Work request: From the records below, transcribe exactly the lines that begin at the line with "Comb pwr share: 53.2%" and end at the line with "1221 | 6.242 |", both included.
*** Opening Dataset ***
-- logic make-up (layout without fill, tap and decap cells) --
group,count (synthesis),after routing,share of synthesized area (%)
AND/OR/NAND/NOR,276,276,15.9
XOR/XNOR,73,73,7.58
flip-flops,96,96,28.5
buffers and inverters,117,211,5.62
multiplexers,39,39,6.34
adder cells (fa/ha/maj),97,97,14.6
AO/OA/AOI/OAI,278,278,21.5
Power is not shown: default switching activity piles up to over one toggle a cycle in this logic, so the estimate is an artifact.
--- src/sv/prbh_pkg.sv ---
// Package for the prime residue bit hash core: sizes, transaction types,
// controller commands and status. Used by every module of the block.
`default_nettype none
package prbh_pkg;
    localparam int MAX_TABLE   = 1024;
    localparam int TBL_AW      = $clog2(MAX_TABLE);
    localparam int SIZE_W      = 11;
    localparam int SMALL_LIMIT = 34;
    localparam int ROUND_BITS  = 32;
    localparam int POS_W       = $clog2(ROUND_BITS);
    localparam int PRIME_W     = 13;
    localparam int STEP_W      = 6;

    localparam logic [SIZE_W-1:0] SIZE_RESET = SIZE_W'(MAX_TABLE);

    typedef struct packed {
        logic              operation;
        logic [31:0]       value;
        logic [SIZE_W-1:0] passes;
    } t_in;

    typedef struct packed {
        logic [31:0] hash_value;
        logic        too_small;
    } t_out;

    typedef enum logic [3:0] {
        CMD_NONE  = 4'd0,
        CMD_LOAD  = 4'd1,
        CMD_CLR   = 4'd2,
        CMD_GINIT = 4'd3,
        CMD_PADD  = 4'd4,
        CMD_NCAND = 4'd5,
        CMD_NJ    = 4'd6,
        CMD_DIVC  = 4'd7,
        CMD_DIVV  = 4'd8,
        CMD_BINIT = 4'd9,
        CMD_BSTEP = 4'd10,
        CMD_REND  = 4'd11,
        CMD_ONES  = 4'd12
    } t_cmd;

    typedef struct packed {
        t_cmd cmd;
    } t_ctl;

    typedef struct packed {
        logic op;
        logic clr_last;
        logic n_le1;
        logic j_ge_cnt;
        logic p_sq_gt;
        logic count_last;
        logic div_done;
        logic rem_zero;
        logic pass_zero;
        logic tbl_small;
        logic bit_last;
    } t_sts;
endpackage
`default_nettype wire

--- src/sv/prbh_ctrl.sv ---
// Controller state machine: sequences table clear, prime generation and
// hash rounds. Depends on prbh_pkg.
`default_nettype none
module prbh_ctrl (
    input  wire logic            i_clk,
    input  wire logic            i_rst_n,
    input  wire logic            i_start,
    input  wire prbh_pkg::t_sts  i_sts,
    output prbh_pkg::t_ctl       o_ctl,
    output logic                 o_busy,
    output logic                 o_done
);
    import prbh_pkg::*;

    typedef enum logic [11:0] {
        S_IDLE  = 12'b0000_0000_0001,
        S_CLR   = 12'b0000_0000_0010,
        S_GINIT = 12'b0000_0000_0100,
        S_GRD   = 12'b0000_0000_1000,
        S_GTST  = 12'b0000_0001_0000,
        S_GDIV  = 12'b0000_0010_0000,
        S_HCHK  = 12'b0000_0100_0000,
        S_HDIV  = 12'b0000_1000_0000,
        S_HBIT  = 12'b0001_0000_0000,
        S_HWAIT = 12'b0010_0000_0000,
        S_HEND  = 12'b0100_0000_0000,
        S_DONE  = 12'b1000_0000_0000
    } t_state;

    t_state r_state;
    t_state n_state;
    logic   r_rebuild;
    logic   n_rebuild;

    always_comb begin
        n_state   = r_state;
        n_rebuild = r_rebuild;
        o_ctl.cmd = CMD_NONE;
        unique case (r_state)
            S_IDLE: begin
                if (i_start) begin
                    o_ctl.cmd = CMD_LOAD;
                    n_state   = S_HCHK;
                end
            end
            S_CLR: begin
                o_ctl.cmd = CMD_CLR;
                if (i_sts.clr_last) begin
                    n_state = r_rebuild ? S_GINIT : S_IDLE;
                end
            end
            S_GINIT: begin
                o_ctl.cmd = CMD_GINIT;
                n_state   = i_sts.n_le1 ? S_DONE : S_GRD;
            end
            S_GRD: begin
                n_state = S_GTST;
            end
            S_GTST: begin
                if (i_sts.j_ge_cnt || i_sts.p_sq_gt) begin
                    o_ctl.cmd = CMD_PADD;
                    n_state   = i_sts.count_last ? S_DONE : S_GRD;
                end else begin
                    o_ctl.cmd = CMD_DIVC;
                    n_state   = S_GDIV;
                end
            end
            S_GDIV: begin
                if (i_sts.div_done) begin
                    o_ctl.cmd = i_sts.rem_zero ? CMD_NCAND : CMD_NJ;
                    n_state   = S_GRD;
                end
            end
            S_HCHK: begin
                if (!i_sts.op) begin
                    n_rebuild = 1'b1;
                    n_state   = S_CLR;
                end else if (i_sts.pass_zero) begin
                    n_state = S_DONE;
                end else if (i_sts.tbl_small) begin
                    o_ctl.cmd = CMD_ONES;
                    n_state   = S_DONE;
                end else begin
                    o_ctl.cmd = CMD_DIVV;
                    n_state   = S_HDIV;
                end
            end
            S_HDIV: begin
                if (i_sts.div_done) begin
                    o_ctl.cmd = CMD_BINIT;
                    n_state   = S_HBIT;
                end
            end
            S_HBIT: begin
                o_ctl.cmd = CMD_BSTEP;
                if (i_sts.bit_last) begin
                    n_state = S_HWAIT;
                end
            end
            S_HWAIT: begin
                n_state = S_HEND;
            end
            S_HEND: begin
                o_ctl.cmd = CMD_REND;
                n_state   = S_HCHK;
            end
            S_DONE: begin
                n_rebuild = 1'b0;
                n_state   = S_IDLE;
            end
            default: begin
                n_state = S_IDLE;
            end
        endcase
    end

    always_ff @(posedge i_clk) begin
        if (!i_rst_n) begin
            r_state   <= S_CLR;
            r_rebuild <= 1'b0;
        end else begin
            r_state   <= n_state;
            r_rebuild <= n_rebuild;
        end
    end

    assign o_busy = (r_state != S_IDLE);
    assign o_done = (r_state == S_DONE);
endmodule
`default_nettype wire
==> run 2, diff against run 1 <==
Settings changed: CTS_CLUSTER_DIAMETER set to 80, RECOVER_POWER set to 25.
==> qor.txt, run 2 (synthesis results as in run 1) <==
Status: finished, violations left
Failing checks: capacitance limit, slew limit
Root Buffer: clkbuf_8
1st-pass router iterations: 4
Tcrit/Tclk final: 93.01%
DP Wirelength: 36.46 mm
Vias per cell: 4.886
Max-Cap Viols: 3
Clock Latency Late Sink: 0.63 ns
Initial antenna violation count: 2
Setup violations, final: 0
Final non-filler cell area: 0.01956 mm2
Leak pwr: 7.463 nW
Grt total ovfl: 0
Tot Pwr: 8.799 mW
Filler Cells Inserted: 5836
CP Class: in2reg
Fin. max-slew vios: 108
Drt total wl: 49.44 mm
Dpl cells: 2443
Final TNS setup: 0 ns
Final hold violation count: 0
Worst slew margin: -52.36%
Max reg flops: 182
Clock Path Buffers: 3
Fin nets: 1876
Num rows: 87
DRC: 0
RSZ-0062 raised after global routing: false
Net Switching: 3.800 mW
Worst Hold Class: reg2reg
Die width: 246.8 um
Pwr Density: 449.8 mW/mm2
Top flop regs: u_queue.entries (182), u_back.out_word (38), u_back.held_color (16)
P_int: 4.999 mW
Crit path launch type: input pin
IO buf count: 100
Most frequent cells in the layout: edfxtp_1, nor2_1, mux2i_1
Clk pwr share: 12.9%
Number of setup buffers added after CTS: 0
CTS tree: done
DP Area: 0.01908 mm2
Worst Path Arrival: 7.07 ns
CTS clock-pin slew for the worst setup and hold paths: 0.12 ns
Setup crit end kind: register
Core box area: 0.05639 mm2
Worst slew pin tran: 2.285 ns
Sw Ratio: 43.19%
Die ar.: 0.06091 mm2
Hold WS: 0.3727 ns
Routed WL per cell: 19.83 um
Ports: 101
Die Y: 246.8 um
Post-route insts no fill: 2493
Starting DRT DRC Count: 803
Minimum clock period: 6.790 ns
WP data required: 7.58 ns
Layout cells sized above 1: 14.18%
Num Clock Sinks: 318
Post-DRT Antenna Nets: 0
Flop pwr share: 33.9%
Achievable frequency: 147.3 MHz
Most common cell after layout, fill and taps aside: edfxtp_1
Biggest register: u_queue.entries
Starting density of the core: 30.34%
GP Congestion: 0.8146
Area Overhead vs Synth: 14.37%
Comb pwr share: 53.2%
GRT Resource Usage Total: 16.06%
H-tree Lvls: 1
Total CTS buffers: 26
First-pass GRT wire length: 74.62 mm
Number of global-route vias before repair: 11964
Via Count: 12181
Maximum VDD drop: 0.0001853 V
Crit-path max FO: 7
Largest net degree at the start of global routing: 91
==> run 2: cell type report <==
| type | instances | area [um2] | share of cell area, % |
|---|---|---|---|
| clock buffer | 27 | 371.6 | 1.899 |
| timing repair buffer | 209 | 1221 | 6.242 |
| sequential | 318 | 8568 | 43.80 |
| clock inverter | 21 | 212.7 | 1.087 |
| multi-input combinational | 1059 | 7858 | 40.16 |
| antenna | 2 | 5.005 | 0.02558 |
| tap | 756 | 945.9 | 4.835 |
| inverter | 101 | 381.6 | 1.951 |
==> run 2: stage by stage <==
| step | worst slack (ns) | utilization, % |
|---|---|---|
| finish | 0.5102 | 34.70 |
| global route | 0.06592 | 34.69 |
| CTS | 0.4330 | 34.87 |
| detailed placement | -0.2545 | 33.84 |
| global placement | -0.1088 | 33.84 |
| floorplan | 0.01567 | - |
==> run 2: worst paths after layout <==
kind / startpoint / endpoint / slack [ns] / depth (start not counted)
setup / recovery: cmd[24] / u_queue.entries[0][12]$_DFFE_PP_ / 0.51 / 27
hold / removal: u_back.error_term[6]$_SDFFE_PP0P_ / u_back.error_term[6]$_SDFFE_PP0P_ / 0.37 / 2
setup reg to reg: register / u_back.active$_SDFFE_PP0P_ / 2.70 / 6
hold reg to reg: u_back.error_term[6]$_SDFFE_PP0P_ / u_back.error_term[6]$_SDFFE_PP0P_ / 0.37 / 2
**config.mk**
```make
export PLATFORM = sky130hd
export DESIGN_NAME = dht_queue
export DESIGN_NICKNAME = d
export VERILOG_FILES = /design/src/rtl/dht_queue.sv
export SDC_FILE = /design/constraint.sdc
export NUM_CORES = 1
export LEC_CHECK = 0
export CELL_PAD_IN_SITES_DETAIL_PLACEMENT = 1
export CELL_PAD_IN_SITES_GLOBAL_PLACEMENT = 2
export CORE_MARGIN = 1
export CORE_UTILIZATION = 36
export CTS_BUF_LIST = sky130_fd_sc_hd__clkbuf_16
export CTS_CLUSTER_DIAMETER = 120
export DETAILED_ROUTE_END_ITERATION = 8
export DONT_BUFFER_PORTS = 1
export PLACE_DENSITY = 0.7
export SETUP_SLACK_MARGIN = 0.2
export SLEW_MARGIN = 20
export SYNTH_ARGS = -nofsm -noshare
export SYNTH_HDL_FRONTEND = slang
export SYNTH_SLANG_ARGS = --single-unit
```
**constraint.sdc**
```tcl
create_clock -name i_clk -period 1.4 [get_ports i_clk]
set_input_delay 0.07 -clock i_clk [delete_from_list [all_inputs] [get_ports i_clk]]
set_output_delay 0.07 -clock i_clk [all_outputs]
set_load 0.02 [all_outputs]
```
**config.mk**
```make
export PLATFORM = sky130hd
export DESIGN_NAME = dht_front
export DESIGN_NICKNAME = d
export VERILOG_FILES = /design/src/rtl/dht_pkg.sv /design/src/rtl/dht_front.sv
export SDC_FILE = /design/constraint.sdc
export NUM_CORES = 1
export LEC_CHECK = 0
export ABC_AREA = 1
export BUFFER_PORTS_ARGS = -buffer_cell sky130_fd_sc_hd__buf_4
export CAP_MARGIN = 10
export CORE_MARGIN = 10
export CORE_UTILIZATION = 45
export CTS_BUF_LIST = sky130_fd_sc_hd__clkbuf_16
export CTS_CLUSTER_DIAMETER = 100
export DETAILED_ROUTE_END_ITERATION = 10
export PLACE_DENSITY = 0.69
export SYNTH_ARGS = -nofsm -noshare
export SYNTH_HDL_FRONTEND = slang
export SYNTH_SLANG_ARGS = --single-unit
```
**constraint.sdc**
```tcl
create_clock -name i_clk -period 4.7 [get_ports i_clk]
set_input_delay 0.47 -clock i_clk [delete_from_list [all_inputs] [get_ports i_clk]]
set_output_delay 0.47 -clock i_clk [all_outputs]
set_load 0.005 [all_outputs]
```
--- config.mk ---
export PLATFORM = sky130hd
export DESIGN_NAME = dhcp_reply_parser
export DESIGN_NICKNAME = d
export VERILOG_FILES = /design/src/rtl/core/dhcprp_pkg.sv /design/src/rtl/core/dhcprp_in_reg.sv /design/src/rtl/core/dhcprp_hdr.sv /design/src/rtl/core/dhcprp_opt.sv /design/src/rtl/core/dhcp_reply_parser.sv
export SDC_FILE = /design/constraint.sdc
export NUM_CORES = 1
export LEC_CHECK = 0
export BUFFER_PORTS_ARGS = -buffer_cell sky130_fd_sc_hd__buf_2
export CAP_MARGIN = 10
export CORE_ASPECT_RATIO = 1.2
export CORE_MARGIN = 2
export CORE_UTILIZATION = 50
export CTS_CLUSTER_DIAMETER = 40
export DETAILED_ROUTE_END_ITERATION = 12
export PLACE_DENSITY_LB_ADDON = 0.12
export SLEW_MARGIN = 20
export SYNTH_ARGS = -nofsm -noshare
export SYNTH_HDL_FRONTEND = slang
export SYNTH_HIERARCHICAL = 1
export SYNTH_SLANG_ARGS = --single-unit
--- constraint.sdc ---
create_clock -name i_clk -period 9.39 [get_ports i_clk]
set_clock_uncertainty 0.05 [all_clocks]
set_input_delay 1.878 -clock i_clk [delete_from_list [all_inputs] [get_ports i_clk]]
set_output_delay 1.878 -clock i_clk [all_outputs]
set_load 0.02 [all_outputs]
*** Closing Dataset ***
Response:
Comb pwr share: 53.2%
GRT Resource Usage Total: 16.06%
H-tree Lvls: 1
Total CTS buffers: 26
First-pass GRT wire length: 74.62 mm
Number of global-route vias before repair: 11964
Via Count: 12181
Maximum VDD drop: 0.0001853 V
Crit-path max FO: 7
Largest net degree at the start of global routing: 91
==> run 2: cell type report <==
| type | instances | area [um2] | share of cell area, % |
|---|---|---|---|
| clock buffer | 27 | 371.6 | 1.899 |
| timing repair buffer | 209 | 1221 | 6.242 |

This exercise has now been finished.